Christoffer Christoffer - 1 year ago 47
Ruby Question

Alter regex markup to not separate float numbers (like 2.0)

I was looking for a solution to a regex problem in Rails I had and an answer on a separate question lead me 90% of the path to the answer. Basically, what I would like to do is to have a ruby/rails script that will format a messy text in terms of capitalizing every letter after a "./,/!/?". This code by "Mark S"

ng = Nokogiri::HTML.fragment("<p>hello, how are you? oh, that's nice! i am glad you are fine. i am too.<br />i am glad to have met you.</p>")
ng.traverse{|n| (n.content = n.content.gsub(/(.*?)([\.|\!|\?])/) { " #{$1.strip.capitalize}#{$2}" }.strip) if n.text?}

The only issue I have with this code, and it is a big issue, is that the code adds a space in between float numbers like "2.0", making a text like:

there is a cat in the has a 2.0 inch tail!
isn't that awesome?!I think so.


There is a cat i the hat. It has a 2. 0 inch tail!
Isn't that awesome?! I think so.

where I obviously want it to be:

There is a cat i the hat. It has a 2.0 inch tail!
Isn't that awesome?! I think so.

Any suggestions on how to alter this text, for example so that any "." will be ignored by this code?

Answer Source

It seems you want to capitalize any lowercase letter at the beginning of the string or after ., !, or ?.

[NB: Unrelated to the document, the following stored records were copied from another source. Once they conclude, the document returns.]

--- src/residuPkg.sv ---
package residuPkg;

	////////////////////
	// Word types
	////////////////////

	// Scratch memory address
	typedef logic [10:0] addrT;

	// Q15 fractional value
	typedef logic signed [15:0] shortT;

	// Q31 accumulator value
	typedef logic signed [31:0] longT;

	// One memory word, seen whole or as two halves
	typedef union packed {
		longT longWord;
		struct packed {
			shortT hi;
			shortT lo;
		} halves;
	} memWordU;

	////////////////////
	// Constants
	////////////////////

	localparam int MEM_WORDS = 2048;

	// Scale shift applied to every accumulated output
	localparam shortT SHIFT_AMOUNT = 16'sd3;
	localparam longT ROUND_CONST = 32'sh0000_8000;

	localparam longT MAX_LONG = 32'sh7fff_ffff;
	localparam longT MIN_LONG = 32'sh8000_0000;
	localparam shortT MAX_SHORT = 16'sh7fff;
	localparam shortT MIN_SHORT = 16'sh8000;

endpackage
--- src/residuIf.sv ---


// Saturating adders
interface aluPort import residuPkg::*; ();
	shortT addA, addB, addSum;
	shortT subA, subB, subDiff;
	longT longA, longB, longSum;

	modport ctrl (output addA, addB, subA, subB, longA, longB,
		input addSum, subDiff, longSum);
	modport unit (input addA, addB, subA, subB, longA, longB,
		output addSum, subDiff, longSum);
endinterface
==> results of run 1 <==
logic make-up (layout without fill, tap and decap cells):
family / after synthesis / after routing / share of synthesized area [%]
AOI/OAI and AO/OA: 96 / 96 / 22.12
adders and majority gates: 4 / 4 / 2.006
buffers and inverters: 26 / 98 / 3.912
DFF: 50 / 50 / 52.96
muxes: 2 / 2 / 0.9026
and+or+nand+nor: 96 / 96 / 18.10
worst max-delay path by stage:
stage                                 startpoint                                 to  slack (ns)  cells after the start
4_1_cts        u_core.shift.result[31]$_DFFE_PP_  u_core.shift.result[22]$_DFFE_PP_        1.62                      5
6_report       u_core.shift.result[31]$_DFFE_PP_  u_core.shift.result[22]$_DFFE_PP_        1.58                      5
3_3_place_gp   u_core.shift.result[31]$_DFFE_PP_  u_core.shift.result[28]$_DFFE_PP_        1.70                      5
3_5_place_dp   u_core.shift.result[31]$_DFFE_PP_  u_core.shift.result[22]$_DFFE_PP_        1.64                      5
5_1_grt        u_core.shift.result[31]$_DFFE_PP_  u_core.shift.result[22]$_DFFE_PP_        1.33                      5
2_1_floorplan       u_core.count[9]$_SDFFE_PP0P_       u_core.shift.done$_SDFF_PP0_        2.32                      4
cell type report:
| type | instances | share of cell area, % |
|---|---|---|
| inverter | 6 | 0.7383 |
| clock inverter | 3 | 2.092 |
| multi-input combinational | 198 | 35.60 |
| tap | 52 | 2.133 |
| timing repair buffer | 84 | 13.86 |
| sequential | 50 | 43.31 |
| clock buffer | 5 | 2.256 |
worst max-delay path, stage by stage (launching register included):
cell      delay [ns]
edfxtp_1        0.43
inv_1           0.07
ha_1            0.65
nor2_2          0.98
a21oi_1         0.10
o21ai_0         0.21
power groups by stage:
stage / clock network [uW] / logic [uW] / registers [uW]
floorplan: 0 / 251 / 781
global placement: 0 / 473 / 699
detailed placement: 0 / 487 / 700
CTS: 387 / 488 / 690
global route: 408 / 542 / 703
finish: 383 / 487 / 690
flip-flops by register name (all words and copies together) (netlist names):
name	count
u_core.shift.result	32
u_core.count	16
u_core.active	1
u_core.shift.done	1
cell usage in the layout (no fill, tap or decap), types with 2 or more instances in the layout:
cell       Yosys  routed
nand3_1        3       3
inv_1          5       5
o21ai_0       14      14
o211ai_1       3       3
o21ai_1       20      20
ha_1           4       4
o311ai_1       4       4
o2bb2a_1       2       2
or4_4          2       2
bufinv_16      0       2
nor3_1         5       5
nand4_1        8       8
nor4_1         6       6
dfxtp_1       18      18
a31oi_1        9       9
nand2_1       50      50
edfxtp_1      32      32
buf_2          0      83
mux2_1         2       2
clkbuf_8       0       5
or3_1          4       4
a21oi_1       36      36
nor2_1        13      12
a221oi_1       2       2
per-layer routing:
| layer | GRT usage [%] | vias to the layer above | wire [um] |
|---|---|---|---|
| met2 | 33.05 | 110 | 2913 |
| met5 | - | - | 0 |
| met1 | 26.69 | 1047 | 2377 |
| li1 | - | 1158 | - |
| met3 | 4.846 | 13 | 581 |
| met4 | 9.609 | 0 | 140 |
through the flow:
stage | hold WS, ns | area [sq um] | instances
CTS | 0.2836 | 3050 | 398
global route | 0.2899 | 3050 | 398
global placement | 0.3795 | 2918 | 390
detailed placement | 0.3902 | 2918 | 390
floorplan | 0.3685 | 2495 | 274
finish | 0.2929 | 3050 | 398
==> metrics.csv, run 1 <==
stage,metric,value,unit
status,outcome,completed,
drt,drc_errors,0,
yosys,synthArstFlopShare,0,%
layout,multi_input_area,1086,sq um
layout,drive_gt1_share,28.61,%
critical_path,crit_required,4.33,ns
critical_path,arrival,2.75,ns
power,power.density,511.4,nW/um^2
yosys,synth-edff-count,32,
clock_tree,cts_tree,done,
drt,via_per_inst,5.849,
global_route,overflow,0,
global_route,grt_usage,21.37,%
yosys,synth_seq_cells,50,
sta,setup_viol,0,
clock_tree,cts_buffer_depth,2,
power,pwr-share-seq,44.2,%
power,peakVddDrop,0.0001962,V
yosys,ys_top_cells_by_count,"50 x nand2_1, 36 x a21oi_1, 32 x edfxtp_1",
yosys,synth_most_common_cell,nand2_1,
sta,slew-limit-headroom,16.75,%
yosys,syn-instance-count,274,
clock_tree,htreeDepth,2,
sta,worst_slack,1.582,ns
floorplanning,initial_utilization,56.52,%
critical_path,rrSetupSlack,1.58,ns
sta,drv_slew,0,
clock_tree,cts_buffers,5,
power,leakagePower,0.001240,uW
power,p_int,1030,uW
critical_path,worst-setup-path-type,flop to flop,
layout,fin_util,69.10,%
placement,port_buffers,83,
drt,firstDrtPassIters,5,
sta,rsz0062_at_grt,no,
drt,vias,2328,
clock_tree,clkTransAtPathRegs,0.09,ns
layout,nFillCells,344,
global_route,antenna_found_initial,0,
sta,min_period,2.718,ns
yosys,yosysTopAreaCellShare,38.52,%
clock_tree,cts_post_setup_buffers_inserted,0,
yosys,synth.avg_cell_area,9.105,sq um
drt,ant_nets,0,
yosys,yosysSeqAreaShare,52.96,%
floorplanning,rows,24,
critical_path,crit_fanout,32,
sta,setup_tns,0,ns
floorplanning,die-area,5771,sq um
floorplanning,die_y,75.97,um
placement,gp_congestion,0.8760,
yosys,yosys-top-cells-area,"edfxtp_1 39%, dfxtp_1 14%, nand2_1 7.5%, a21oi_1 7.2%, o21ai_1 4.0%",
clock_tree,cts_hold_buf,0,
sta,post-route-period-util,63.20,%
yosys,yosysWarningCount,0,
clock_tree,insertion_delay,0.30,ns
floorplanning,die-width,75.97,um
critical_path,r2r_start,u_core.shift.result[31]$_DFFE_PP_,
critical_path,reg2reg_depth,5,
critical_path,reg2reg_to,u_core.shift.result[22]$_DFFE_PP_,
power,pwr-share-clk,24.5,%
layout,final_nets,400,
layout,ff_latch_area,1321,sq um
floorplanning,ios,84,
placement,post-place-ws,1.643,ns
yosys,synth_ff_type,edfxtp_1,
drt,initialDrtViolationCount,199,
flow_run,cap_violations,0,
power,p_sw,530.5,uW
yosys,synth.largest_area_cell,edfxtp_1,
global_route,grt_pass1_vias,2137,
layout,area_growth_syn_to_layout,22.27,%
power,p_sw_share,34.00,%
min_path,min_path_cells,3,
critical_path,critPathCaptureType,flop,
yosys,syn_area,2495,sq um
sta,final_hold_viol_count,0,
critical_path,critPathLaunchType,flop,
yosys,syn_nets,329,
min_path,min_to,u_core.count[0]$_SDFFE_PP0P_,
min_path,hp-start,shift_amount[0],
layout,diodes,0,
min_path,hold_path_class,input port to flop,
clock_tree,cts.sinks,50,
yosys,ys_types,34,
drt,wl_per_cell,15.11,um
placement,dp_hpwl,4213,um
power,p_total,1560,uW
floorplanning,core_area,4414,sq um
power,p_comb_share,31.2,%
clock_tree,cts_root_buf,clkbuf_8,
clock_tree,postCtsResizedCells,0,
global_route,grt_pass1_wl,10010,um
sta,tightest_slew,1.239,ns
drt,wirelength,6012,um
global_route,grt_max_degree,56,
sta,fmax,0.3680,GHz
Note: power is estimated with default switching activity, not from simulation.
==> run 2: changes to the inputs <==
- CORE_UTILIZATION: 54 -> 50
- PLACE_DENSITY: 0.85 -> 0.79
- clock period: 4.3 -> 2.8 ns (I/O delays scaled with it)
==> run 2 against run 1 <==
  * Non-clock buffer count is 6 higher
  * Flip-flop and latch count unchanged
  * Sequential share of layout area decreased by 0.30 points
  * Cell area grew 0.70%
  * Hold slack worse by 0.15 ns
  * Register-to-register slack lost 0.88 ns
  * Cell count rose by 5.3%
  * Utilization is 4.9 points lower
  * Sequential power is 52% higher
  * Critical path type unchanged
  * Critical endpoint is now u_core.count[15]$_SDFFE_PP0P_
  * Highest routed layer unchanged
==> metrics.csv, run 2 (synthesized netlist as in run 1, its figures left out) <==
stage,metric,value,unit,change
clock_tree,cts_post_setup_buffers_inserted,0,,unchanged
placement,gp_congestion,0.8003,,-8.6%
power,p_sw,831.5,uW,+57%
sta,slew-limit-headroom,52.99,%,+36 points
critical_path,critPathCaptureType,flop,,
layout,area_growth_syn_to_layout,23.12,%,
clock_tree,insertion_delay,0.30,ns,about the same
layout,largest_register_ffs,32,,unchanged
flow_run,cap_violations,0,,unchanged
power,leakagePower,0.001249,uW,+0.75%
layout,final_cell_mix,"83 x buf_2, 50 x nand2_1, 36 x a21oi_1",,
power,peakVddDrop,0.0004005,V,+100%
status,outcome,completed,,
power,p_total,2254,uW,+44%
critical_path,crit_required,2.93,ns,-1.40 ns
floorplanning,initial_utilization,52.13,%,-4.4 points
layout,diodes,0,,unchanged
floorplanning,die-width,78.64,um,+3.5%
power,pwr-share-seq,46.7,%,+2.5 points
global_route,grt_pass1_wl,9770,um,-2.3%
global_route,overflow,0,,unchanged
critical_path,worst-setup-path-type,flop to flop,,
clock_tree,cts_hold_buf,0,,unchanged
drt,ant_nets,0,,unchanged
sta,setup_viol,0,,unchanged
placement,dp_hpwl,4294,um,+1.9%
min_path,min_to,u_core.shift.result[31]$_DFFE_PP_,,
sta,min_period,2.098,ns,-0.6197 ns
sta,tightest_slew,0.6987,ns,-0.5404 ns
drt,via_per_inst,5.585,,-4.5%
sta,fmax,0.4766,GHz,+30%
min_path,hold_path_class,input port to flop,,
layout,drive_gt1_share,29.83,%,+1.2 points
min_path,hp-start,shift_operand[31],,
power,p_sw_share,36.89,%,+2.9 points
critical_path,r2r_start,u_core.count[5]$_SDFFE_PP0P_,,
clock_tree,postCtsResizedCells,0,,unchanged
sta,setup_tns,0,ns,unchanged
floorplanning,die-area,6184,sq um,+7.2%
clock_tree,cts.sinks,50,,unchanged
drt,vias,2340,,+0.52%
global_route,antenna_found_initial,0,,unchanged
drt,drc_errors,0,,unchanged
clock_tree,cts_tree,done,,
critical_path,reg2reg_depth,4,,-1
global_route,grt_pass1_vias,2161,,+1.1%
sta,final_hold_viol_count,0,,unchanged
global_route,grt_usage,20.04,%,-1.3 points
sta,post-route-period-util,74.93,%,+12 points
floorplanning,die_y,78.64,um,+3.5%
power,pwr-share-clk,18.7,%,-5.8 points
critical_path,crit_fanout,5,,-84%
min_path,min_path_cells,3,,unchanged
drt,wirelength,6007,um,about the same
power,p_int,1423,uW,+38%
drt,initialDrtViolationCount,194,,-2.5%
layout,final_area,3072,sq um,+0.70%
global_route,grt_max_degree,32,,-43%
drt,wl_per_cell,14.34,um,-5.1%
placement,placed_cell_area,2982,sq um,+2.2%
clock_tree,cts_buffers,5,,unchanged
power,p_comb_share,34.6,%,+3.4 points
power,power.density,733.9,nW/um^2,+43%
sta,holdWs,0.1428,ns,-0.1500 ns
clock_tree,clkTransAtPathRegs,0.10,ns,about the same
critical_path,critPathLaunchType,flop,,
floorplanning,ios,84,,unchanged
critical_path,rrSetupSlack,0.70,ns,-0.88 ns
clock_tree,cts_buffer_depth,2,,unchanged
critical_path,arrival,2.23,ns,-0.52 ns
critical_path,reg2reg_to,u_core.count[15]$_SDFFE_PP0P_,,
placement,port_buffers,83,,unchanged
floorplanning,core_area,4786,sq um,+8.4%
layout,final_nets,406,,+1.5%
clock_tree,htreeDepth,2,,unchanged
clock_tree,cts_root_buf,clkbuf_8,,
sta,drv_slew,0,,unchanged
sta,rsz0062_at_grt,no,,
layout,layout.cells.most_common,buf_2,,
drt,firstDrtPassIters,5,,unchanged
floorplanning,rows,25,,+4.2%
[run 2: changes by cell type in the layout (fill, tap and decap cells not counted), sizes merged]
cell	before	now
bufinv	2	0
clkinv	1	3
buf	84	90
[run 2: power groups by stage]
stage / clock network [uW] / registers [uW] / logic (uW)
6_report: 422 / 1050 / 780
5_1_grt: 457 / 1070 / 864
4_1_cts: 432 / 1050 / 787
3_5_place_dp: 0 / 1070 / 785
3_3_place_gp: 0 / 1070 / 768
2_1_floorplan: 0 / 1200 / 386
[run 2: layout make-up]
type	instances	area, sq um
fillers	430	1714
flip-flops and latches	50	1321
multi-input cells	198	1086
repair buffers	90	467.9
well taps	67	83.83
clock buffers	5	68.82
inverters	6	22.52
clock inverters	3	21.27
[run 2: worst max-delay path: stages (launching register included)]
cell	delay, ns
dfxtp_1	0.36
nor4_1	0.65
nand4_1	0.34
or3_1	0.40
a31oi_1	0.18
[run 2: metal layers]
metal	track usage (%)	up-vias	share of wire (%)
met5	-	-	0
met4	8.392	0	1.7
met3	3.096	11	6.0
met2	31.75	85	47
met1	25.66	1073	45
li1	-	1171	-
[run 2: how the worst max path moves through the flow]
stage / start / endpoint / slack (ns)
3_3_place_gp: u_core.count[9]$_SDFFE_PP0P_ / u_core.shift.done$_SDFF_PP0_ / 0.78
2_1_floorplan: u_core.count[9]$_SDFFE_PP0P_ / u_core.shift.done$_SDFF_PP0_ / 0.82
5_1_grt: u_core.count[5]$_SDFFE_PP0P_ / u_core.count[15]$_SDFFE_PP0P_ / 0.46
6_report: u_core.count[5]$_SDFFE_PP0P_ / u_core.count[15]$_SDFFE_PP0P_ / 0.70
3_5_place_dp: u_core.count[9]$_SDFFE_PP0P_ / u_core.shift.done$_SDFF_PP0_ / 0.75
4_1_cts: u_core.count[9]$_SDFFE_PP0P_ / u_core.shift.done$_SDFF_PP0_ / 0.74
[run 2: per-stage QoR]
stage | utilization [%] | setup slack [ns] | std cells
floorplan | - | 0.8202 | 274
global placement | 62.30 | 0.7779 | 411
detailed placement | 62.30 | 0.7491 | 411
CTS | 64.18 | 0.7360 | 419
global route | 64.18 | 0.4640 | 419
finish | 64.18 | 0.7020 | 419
--- config.mk ---
export PLATFORM = sky130hd
export DESIGN_NAME = csa_frame_top
export DESIGN_NICKNAME = d
export VERILOG_FILES = /design/src/verilog/csa_pkg.sv /design/src/verilog/csa_frame_top.sv /design/src/verilog/cw_ctrl_reg.sv /design/src/verilog/frame_out_mux.sv /design/src/verilog/ts_pkt_buffer.sv /design/src/verilog/ts_readout.sv
export SDC_FILE = /design/constraint.sdc
export NUM_CORES = 2
export LEC_CHECK = 0
export BUFFER_PORTS_ARGS = -buffer_cell sky130_fd_sc_hd__buf_2
export CAP_MARGIN = 0
export CORE_ASPECT_RATIO = 0.9
export CORE_MARGIN = 4
export CORE_UTILIZATION = 48
export CTS_CLUSTER_DIAMETER = 150
export DETAILED_ROUTE_END_ITERATION = 16
export PLACE_DENSITY = 0.71
export SYNTH_ARGS = -nofsm -noshare
export SYNTH_HDL_FRONTEND = slang
export SYNTH_HIERARCHICAL = 1
export SYNTH_SLANG_ARGS = --single-unit
export TNS_END_PERCENT = 50
--- constraint.sdc ---
create_clock -name clk -period 5.2 [get_ports clk]
set_clock_uncertainty 0.1 [all_clocks]
set_input_delay 0.78 -clock clk [delete_from_list [all_inputs] [get_ports clk]]
set_output_delay 0.78 -clock clk [all_outputs]
set_load 0.005 [all_outputs]
--- src/verilog/csa_pkg.sv ---
package csa_pkg;

	////////////////////////////////////////////////////////////
	// stream sizes
	////////////////////////////////////////////////////////////

	// one TS packet
	localparam int PKT_BYTES = 188;

	// scramble flag byte plus an 8-byte control word
	localparam int CW_BYTES = 9;

	// header byte carrying the scrambling-control bits
	localparam int SCRAMBLE_HDR_IDX = 3;

	////////////////////////////////////////////////////////////
	// types
	////////////////////////////////////////////////////////////

	typedef logic [7:0] byte_t;

	// transport_scrambling_control field
	typedef logic [1:0] scram_ctrl_t;

	// header byte 3, seen either as a plain byte or split into its fields
	typedef union packed
	{
		byte_t raw;
		struct packed
		{
			scram_ctrl_t sc;
			logic [1:0] afc;
			logic [3:0] cc;
		} f;
	} ts_hdr3_u;

endpackage

--- src/verilog/csa_frame_top.sv ---
module csa_frame_top
#(
	parameter int PKT_BYTES = csa_pkg::PKT_BYTES,
	parameter int CW_BYTES = csa_pkg::CW_BYTES
)
(
	input logic clk,
	input logic rst,
	input logic ts_valid,
	input csa_pkg::byte_t ts_byte,
	input logic cw_valid,
	input csa_pkg::byte_t cw_byte,
	input logic cnt_valid,
	input csa_pkg::byte_t cnt_byte,
	input logic pid_valid,
	input csa_pkg::byte_t pid_byte,
	input logic gbe_valid,
	input csa_pkg::byte_t gbe_byte,
	input logic port_valid,
	input csa_pkg::byte_t port_byte,
	output logic out_valid,
	output csa_pkg::byte_t out_byte,
	output logic finish_pkt
);

	// buffer <-> readout
	logic pkt_full;
	logic busy;
	logic rd_en;
	logic [$clog2(PKT_BYTES)-1:0] rd_addr;
	csa_pkg::byte_t rd_data;

	// readout -> mux
	logic pkt_valid;
	csa_pkg::byte_t pkt_byte;

	// control word side
	logic cw_first;
	csa_pkg::scram_ctrl_t scram_ctrl;

	cw_ctrl_reg #(.CW_BYTES(CW_BYTES)) cw_ctrl_reg_inst
	(
		.clk(clk),
		.rst(rst),
		.cw_valid(cw_valid),
		.cw_byte(cw_byte),
		.cw_first(cw_first),
		.scram_ctrl(scram_ctrl)
	);

	ts_pkt_buffer #(.PKT_BYTES(PKT_BYTES)) ts_pkt_buffer_inst
	(
		.clk(clk),
		.rst(rst),
		.ts_valid(ts_valid),
		.ts_byte(ts_byte),
		.busy(busy),
		.rd_en(rd_en),
		.rd_addr(rd_addr),
		.pkt_full(pkt_full),
		.rd_data(rd_data)
	);

	ts_readout #(.PKT_BYTES(PKT_BYTES)) ts_readout_inst
	(
		.clk(clk),
		.rst(rst),
		.pkt_full(pkt_full),
		.rd_data(rd_data),
		.scram_ctrl(scram_ctrl),
		.rd_en(rd_en),
		.rd_addr(rd_addr),
		.busy(busy),
		.pkt_valid(pkt_valid),
		.pkt_byte(pkt_byte),
		.finish_pkt(finish_pkt)
	);

	frame_out_mux frame_out_mux_inst
	(
		.clk(clk),
		.rst(rst),
		.pkt_valid(pkt_valid),
		.pkt_byte(pkt_byte),
		.cnt_valid(cnt_valid),
		.cnt_byte(cnt_byte),
		.pid_valid(pid_valid),
		.pid_byte(pid_byte),
		.gbe_valid(gbe_valid),
		.gbe_byte(gbe_byte),
		.port_valid(port_valid),
		.port_byte(port_byte),
		.cw_valid(cw_valid),
		.cw_byte(cw_byte),
		.cw_first(cw_first),
		.out_valid(out_valid),
		.out_byte(out_byte)
	);

endmodule

--- src/verilog/cw_ctrl_reg.sv ---
module cw_ctrl_reg
#(
	parameter int CW_BYTES = csa_pkg::CW_BYTES
)
(
	input logic clk,
	input logic rst,
	input logic cw_valid,
	input csa_pkg::byte_t cw_byte,
	output logic cw_first,
	output csa_pkg::scram_ctrl_t scram_ctrl
);

	localparam int CW_AW = $clog2(CW_BYTES);

	// position of the next cw byte inside its record
	logic [CW_AW-1:0] cw_idx;

	assign cw_first = cw_valid && (cw_idx == '0);

	always_ff @(posedge clk)
	begin
		if (rst)
		begin
			cw_idx <= '0;
		end
		else if (cw_valid)
		begin
			if (cw_idx == CW_AW'(CW_BYTES - 1))
				cw_idx <= '0;
			else
				cw_idx <= cw_idx + 1'b1;
		end
	end

	// first record byte carries the scramble enable in bit 1
	always_ff @(posedge clk)
	begin
		if (rst)
			scram_ctrl <= '0;
		else if (cw_first)
			scram_ctrl <= {cw_byte[1], cw_byte[1] & cw_byte[0]};
	end

endmodule

--- src/verilog/frame_out_mux.sv ---
module frame_out_mux
(
	input logic clk,
	input logic rst,
	input logic pkt_valid,
	input csa_pkg::byte_t pkt_byte,
	input logic cnt_valid,
	input csa_pkg::byte_t cnt_byte,
	input logic pid_valid,
	input csa_pkg::byte_t pid_byte,
	input logic gbe_valid,
	input csa_pkg::byte_t gbe_byte,
	input logic port_valid,
	input csa_pkg::byte_t port_byte,
	input logic cw_valid,
	input csa_pkg::byte_t cw_byte,
	input logic cw_first,
	output logic out_valid,
	output csa_pkg::byte_t out_byte
);

	logic any_valid;
	csa_pkg::byte_t sel_byte;
	csa_pkg::byte_t cw_out;

	// record head collapses to the scramble flag alone
	assign cw_out = cw_first ? {7'b0, cw_byte[1]} : cw_byte;

	assign any_valid = pkt_valid | cnt_valid | pid_valid | gbe_valid | port_valid
		| cw_valid;

	////////////////////////////////////////////////////////////
	// packet first, then the frame header fields, cw last
	////////////////////////////////////////////////////////////

	always_comb
	begin
		if (pkt_valid)
			sel_byte = pkt_byte;
		else if (cnt_valid)
			sel_byte = cnt_byte;
		else if (pid_valid)
			sel_byte = pid_byte;
		else if (gbe_valid)
			sel_byte = gbe_byte;
		else if (port_valid)
			sel_byte = port_byte;
		else
			sel_byte = cw_out;
	end

	always_ff @(posedge clk)
	begin
		if (rst)
		begin
			out_valid <= 1'b0;
			out_byte <= '0;
		end
		else
		begin
			out_valid <= any_valid;
			// keep the last byte when idle
			if (any_valid)
				out_byte <= sel_byte;
		end
	end

endmodule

s.gsub(/(\A|[.?!])(\p{Ll})/) { Regexp.last_match(1).length > 0 ? "#{$1} #{$2.capitalize}" : "#{$2.capitalize}" }

See the Ruby demo

Pattern details:

  • (\A|[.?!]) - Group 1 capturing the start of string location (empty string) or a ., ?, or !
  • (\p{Ll}) - Group 2 capturing any Unicode lowercase letter

Inside the replacement, we check if Group 1 value is not empty, and if it is, we just return the capitalized letter. Else, return the punctuation, a space, and the capitalized letter.

NOTE: However, there is a problem with abbreviations (as usual in these cases), like i.e., e.g., etc. Then there are words like iPhone, iCloud, eSklep, and so on.